Return, exactly and in full, the lines of the records below starting at the one with "met3 | 0 | 97 |" and ending at the one with "## repair_timing", and no other lines.

:::::

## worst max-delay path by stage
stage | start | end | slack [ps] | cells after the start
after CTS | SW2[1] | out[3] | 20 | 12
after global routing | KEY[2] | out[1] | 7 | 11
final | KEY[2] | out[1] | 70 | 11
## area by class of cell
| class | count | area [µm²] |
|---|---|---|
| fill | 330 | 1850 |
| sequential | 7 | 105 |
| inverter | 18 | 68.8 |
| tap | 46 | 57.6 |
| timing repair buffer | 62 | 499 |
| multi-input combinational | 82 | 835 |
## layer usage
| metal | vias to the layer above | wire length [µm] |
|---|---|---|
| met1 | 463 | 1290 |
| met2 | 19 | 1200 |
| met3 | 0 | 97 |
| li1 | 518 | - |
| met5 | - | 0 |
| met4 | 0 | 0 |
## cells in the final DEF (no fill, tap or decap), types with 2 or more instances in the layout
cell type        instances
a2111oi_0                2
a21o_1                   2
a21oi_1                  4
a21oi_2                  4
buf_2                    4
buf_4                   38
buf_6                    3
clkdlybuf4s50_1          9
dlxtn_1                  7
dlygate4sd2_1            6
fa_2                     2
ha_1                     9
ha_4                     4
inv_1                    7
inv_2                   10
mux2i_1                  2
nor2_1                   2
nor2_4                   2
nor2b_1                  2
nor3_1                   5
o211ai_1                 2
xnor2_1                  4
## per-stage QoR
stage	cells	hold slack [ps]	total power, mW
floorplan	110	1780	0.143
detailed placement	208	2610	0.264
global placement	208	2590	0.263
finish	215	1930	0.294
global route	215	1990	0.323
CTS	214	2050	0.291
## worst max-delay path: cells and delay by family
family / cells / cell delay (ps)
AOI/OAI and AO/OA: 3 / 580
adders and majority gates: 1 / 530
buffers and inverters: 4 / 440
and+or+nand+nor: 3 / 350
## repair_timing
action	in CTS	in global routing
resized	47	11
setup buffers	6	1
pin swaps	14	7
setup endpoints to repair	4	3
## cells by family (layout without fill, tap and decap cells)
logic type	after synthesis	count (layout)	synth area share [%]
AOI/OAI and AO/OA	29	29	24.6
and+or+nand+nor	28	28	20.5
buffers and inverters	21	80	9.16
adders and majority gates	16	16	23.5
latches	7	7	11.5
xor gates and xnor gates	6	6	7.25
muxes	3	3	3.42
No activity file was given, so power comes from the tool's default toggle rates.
===== run.sh =====
#!/bin/bash
# OpenROAD 26Q1-2900-gdf79404cd8, Yosys 0.63+post, stock flow scripts
make -C /OpenROAD-flow-scripts/flow DESIGN_CONFIG=/design/flow/config.mk WORK_HOME=/design/flow/orfs finish

===== design.v =====
module ULA32b(SW1, SW2, KEY, out);
    input [31:0]SW1;
    input [31:0]SW2;
    input [4:0]KEY;
    output reg [31:0]out;
    reg [31:0]outi;
always@(*)
    case(KEY[4:2])
        3'b000: outi = SW1;              
        3'b001: outi = SW2 + SW1;        
        3'b010: outi = SW1 - SW2;        
        3'b011: outi = SW1 & SW2;        
        3'b100: outi = SW1 | SW2;        
        3'b101: outi = SW1 + 1;          
        3'b110: outi = SW1 -1;           
        3'b111: outi = SW2;              
    endcase
always@(*)
    case(KEY[1:0])
        2'b00: out = outi;               
        2'b01: out = outi << 1;          
        2'b10: out = outi >> 1;          
        2'b11: out = 0;                  
    endcase
endmodule

===== config.mk =====
export PLATFORM = sky130hd
export DESIGN_NAME = ULA32b
export DESIGN_NICKNAME = ULA32b
export VERILOG_FILES = /design/flow/design.v
export SDC_FILE = /design/flow/constraint.sdc
export NUM_CORES = 4
export LEC_CHECK = 1
export CORE_UTILIZATION = 40

===== constraint.sdc =====
current_design ULA32b

set clk_period 28.1
set clk_io_pct 0.2

create_clock -name clk0 -period $clk_period

set non_clock_inputs [all_inputs -no_clocks]
set_input_delay [expr $clk_period * $clk_io_pct] -clock clk0 $non_clock_inputs
set_output_delay [expr $clk_period * $clk_io_pct] -clock clk0 [all_outputs]

==> out/results.ini <==
[worst_setup_path]
cp-start-kind = input pin
cp-end-kind = primary output
crit_arrival_ns = 11.05
critPathMaxFanout = 29
critPathRequiredTime_ns = 22.48
worstSetupPathType = in2out

[synth]
most_common_cell = nand2_1
synth-cells-yosys = 686
synth_top_cell_by_area = ha_1
ys_warn_count = 1
top_area_share_pct = 9.28
syn_area_sq_mm = 0.00431
top_cells_by_count = nand2_1, nor2_1, a21oi_1, o21ai_0, clkbuf_1
ys_seq_share_pct = 0
synthCells = 686
yosys_area_sq_mm = 0.00431
mux_area_share_pct = 3.10
adder_share_pct = 9.74
ys_sh_simple_pct = 28.6
area_leaders = ha_1, nand2_1, a21oi_1
aoi_share_pct = 43.9
xor_share_pct = 8.93
ys_types = 64
ys_top_logic_family = AND-OR/OR-AND gates
syn_area_per_cell_sq_um = 6.29

[run]
cap_violations = 0
tool_warnings = 32

[finish]
nFillCells = 1053
final_area_sq_mm = 0.00542
area_delta_synth_final_pct = 25.6
seq_area_sq_um = 0
seq_cells = 0
nClkBuffers = 0
drive_gt1_share_pct = 4.24

[min_path]
min_to = out[0]
hold_path.class = in2out
hp-start = SW1[0]
hold_depth = 4

[outcome]
status = completed

[pwr]
p_leak_nw = 2.03
ir_worst_vdd_uv = 13.7
power.density_mw_per_mm2 = 26.2

[global_route]
grt_use_total_pct = 32.9
grt_max_degree = 40
grt_first_pass_wirelength_um = 28300
overflow = 0
antenna_found_initial = 0
first_global_vias = 5013

[drt]
num_vias = 5711
drt_wl_total_um = 18600
route.detailed.vias_per_inst = 6.42
drc_errors = 0
final_antenna_net_count = 0
drtIter0Drc = 497
drtPass1Iterations = 5
post_drt_wl_per_cell_um = 20.9
diodes = 0

[final_timing]
min_period_over_period_pct = 59.3
setup_viol = 0
min_period_ns = 16.67
drv_slew = 0
fmax_ghz = 0.0600
hold_viol_final = 0
rsz0062_at_grt = false
fin_setup_tns_ns = 0
tightest_slew_ns = 0.938
timing.hold.ws_ns = 12.39
maxSlewHeadroom_pct = 37.2

[cts]
ctsResizeCount = 0
cts-hold-fix-buffers = 0
post_cts_buffers = 0

[place]
place_area_sq_mm = 0.00542
place_congestion = 0.984
portBuffers = 101
hpwl_um = 14400

[floorplanning]
rows = 37
dieWidth_um = 106
io_pins = 101
die_area_sq_mm = 0.0112
core-area_sq_mm = 0.0104
fp_util_pct = 41.6
fp.dieH_um = 106

## area by class of cell
type	instances	area, sq um	share of cell area (%)
inverter	17	63.8	1.18
tap	136	170	3.14
multi-input combinational	623	4080	75.2
timing repair buffer	114	1110	20.5
## cells in the final DEF, fill, tap and decap left out, drive strengths merged, types with 3 or more instances in the layout
master / count
clkdlybuf4s50: 101
nand2: 91
nor2: 67
a21oi: 57
o21ai: 46
a221oi: 32
ha: 32
xnor2: 23
nor3: 22
xor2: 21
o211ai: 19
inv: 17
a21o: 17
a31oi: 13
o21a: 13
buf: 13
nand3: 12
a211oi: 12
nand2b: 11
or3: 10
mux2i: 10
a22oi: 10
nand4: 9
and2: 7
nor4: 7
nor2b: 7
or4: 6
o221ai: 6
a22o: 5
o22ai: 5
o31ai: 4
a211o: 4
a31o: 4
a41oi: 4
o311ai: 4
a32oi: 3
mux2: 3
## metrics by stage
| step | util [%] | std cells | power (W) | setup WS, ns |
|---|---|---|---|---|
| 6_report | 52.2 | 890 | 0.000142 | 11.43 |
| 5_1_grt | 52.2 | 890 | 0.000155 | 10.97 |
| 4_1_cts | 52.2 | 890 | 0.000140 | 11.48 |
| 3_5_place_dp | 52.2 | 890 | 0.000139 | 11.48 |
| 3_3_place_gp | 52.2 | 890 | 0.000139 | 11.51 |
| 2_1_floorplan | - | 686 | 0.0000871 | 12.88 |
## per-layer routing
layer	wire [um]	vias to the layer above	track usage [%]
li1	-	2779	-
met1	8290	2617	48.3
met2	8150	278	50.0
met3	1620	37	4.42
met4	530	0	9.62
met5	0	-	0
## worst max-delay path, stage by stage
cell	delay, ns
clkdlybuf4s50_1	0.40
buf_4	0.25
inv_1	0.53
nand2_1	0.41
nand2_2	0.34
nand2_1	0.09
nand2_1	0.09
ha_1	0.15
inv_1	0.05
fa_1	0.41
a21oi_1	0.23
o211ai_1	0.22
a21o_1	0.25
a21oi_1	0.21
o21ai_0	0.14
xor2_1	0.19
mux2i_1	0.10
a221o_1	0.47
a221oi_1	0.38
clkdlybuf4s50_1	0.52
## how the worst max path moves through the flow
stage | start | endpoint | slack (ns) | cells after the start
after global routing | SW2[0] | out[30] | 10.97 | 22
after CTS | SW2[12] | out[29] | 11.48 | 18
final | KEY[3] | out[9] | 11.43 | 20
## cells by family after synthesis
family | count (synthesis)
XOR/XNOR | 44
multiplexers | 13
AND/OR/NAND/NOR | 259
AND-OR/OR-AND | 274
adder cells (fa/ha/maj) | 33
buffers and inverters | 63
## report_power, final
group / switching (W) / leakage [nW] / internal (W) / total (W)
logic: 0.0000777 / 2.03 / 0.0000641 / 0.000142
clock network: 0 / 0 / 0 / 0
registers: 0 / 0 / 0 / 0
total: 0.0000777 / 2.03 / 0.0000641 / 0.000142
Power is estimated from default activity; no workload was simulated.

:::::

### [Solution to the problem]
| met3 | 0 | 97 |
| li1 | 518 | - |
| met5 | - | 0 |
| met4 | 0 | 0 |
## cells in the final DEF (no fill, tap or decap), types with 2 or more instances in the layout
cell type        instances
a2111oi_0                2
a21o_1                   2
a21oi_1                  4
a21oi_2                  4
buf_2                    4
buf_4                   38
buf_6                    3
clkdlybuf4s50_1          9
dlxtn_1                  7
dlygate4sd2_1            6
fa_2                     2
ha_1                     9
ha_4                     4
inv_1                    7
inv_2                   10
mux2i_1                  2
nor2_1                   2
nor2_4                   2
nor2b_1                  2
nor3_1                   5
o211ai_1                 2
xnor2_1                  4
## per-stage QoR
stage	cells	hold slack [ps]	total power, mW
floorplan	110	1780	0.143
detailed placement	208	2610	0.264
global placement	208	2590	0.263
finish	215	1930	0.294
global route	215	1990	0.323
CTS	214	2050	0.291
## worst max-delay path: cells and delay by family
family / cells / cell delay (ps)
AOI/OAI and AO/OA: 3 / 580
adders and majority gates: 1 / 530
buffers and inverters: 4 / 440
and+or+nand+nor: 3 / 350
## repair_timing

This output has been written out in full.